• _TASK TO COMPLETE_
Each line holding the string "that" is to be copied from the data.

(Dataset entries)
•••

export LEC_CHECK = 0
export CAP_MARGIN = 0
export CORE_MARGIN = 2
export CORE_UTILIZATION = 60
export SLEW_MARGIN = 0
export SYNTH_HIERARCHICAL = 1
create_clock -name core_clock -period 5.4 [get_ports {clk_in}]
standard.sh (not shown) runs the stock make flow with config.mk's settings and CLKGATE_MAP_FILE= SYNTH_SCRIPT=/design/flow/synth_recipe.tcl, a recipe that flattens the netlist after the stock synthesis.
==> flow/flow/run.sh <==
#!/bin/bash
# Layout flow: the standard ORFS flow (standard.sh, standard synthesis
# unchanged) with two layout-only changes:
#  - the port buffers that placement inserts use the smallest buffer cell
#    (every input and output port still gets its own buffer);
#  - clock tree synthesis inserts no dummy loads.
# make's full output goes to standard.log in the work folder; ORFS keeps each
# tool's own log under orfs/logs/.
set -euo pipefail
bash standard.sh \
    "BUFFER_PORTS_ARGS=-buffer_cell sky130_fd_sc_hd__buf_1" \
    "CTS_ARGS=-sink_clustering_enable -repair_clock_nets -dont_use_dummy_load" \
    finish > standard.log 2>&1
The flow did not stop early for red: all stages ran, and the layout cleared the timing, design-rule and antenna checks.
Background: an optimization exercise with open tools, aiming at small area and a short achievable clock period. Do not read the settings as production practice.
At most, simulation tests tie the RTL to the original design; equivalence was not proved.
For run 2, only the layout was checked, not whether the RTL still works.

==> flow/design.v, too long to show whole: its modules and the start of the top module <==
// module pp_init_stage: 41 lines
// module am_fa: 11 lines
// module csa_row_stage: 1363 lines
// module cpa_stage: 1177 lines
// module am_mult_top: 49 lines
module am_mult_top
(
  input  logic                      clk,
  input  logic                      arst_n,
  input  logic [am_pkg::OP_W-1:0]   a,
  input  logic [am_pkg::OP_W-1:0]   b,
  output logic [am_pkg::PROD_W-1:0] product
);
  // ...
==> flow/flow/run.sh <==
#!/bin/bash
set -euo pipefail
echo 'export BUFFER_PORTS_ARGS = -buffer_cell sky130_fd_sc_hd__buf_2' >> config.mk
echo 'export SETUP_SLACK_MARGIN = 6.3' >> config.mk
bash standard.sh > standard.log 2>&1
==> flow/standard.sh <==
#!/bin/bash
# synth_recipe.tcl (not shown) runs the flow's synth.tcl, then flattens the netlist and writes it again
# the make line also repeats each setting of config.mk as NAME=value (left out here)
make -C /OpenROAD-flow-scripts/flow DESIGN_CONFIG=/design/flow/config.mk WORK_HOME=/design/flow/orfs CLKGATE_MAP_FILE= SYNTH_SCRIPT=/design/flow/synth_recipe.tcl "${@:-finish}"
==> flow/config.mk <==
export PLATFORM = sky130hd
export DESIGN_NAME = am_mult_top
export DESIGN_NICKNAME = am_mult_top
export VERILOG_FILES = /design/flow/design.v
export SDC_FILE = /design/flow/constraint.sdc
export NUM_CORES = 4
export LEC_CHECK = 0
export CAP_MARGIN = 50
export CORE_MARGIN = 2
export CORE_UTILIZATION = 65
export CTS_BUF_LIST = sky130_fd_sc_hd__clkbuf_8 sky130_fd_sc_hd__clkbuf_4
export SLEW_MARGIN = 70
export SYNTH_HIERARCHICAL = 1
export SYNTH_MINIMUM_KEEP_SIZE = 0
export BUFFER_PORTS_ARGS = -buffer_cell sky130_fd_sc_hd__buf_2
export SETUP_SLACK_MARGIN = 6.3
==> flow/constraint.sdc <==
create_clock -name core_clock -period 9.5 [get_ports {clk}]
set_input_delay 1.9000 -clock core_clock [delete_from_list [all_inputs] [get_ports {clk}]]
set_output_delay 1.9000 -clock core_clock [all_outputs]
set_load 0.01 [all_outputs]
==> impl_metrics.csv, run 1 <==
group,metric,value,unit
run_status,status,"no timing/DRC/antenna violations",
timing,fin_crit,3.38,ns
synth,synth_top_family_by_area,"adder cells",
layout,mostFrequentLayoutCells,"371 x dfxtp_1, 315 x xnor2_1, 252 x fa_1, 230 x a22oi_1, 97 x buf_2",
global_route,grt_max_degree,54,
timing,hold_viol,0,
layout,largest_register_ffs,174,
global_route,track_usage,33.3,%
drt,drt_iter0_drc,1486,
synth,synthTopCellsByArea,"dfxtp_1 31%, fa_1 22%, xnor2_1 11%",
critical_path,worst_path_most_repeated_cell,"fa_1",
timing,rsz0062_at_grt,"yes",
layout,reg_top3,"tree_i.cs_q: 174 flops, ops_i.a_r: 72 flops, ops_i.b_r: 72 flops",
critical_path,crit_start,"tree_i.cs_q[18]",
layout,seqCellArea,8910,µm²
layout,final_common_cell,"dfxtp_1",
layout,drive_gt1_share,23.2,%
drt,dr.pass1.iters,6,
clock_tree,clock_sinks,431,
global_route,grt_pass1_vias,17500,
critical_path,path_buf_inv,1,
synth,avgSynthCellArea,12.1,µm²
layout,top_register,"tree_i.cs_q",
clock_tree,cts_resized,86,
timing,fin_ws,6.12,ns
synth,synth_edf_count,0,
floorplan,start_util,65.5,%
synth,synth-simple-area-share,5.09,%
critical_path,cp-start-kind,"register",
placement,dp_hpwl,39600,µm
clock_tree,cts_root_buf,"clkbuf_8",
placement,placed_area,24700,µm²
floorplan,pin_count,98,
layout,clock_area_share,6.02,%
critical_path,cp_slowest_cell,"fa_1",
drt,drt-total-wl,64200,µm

•••

• _TASK ANSWER_
standard.sh (not shown) runs the stock make flow with config.mk's settings and CLKGATE_MAP_FILE= SYNTH_SCRIPT=/design/flow/synth_recipe.tcl, a recipe that flattens the netlist after the stock synthesis.
#  - the port buffers that placement inserts use the smallest buffer cell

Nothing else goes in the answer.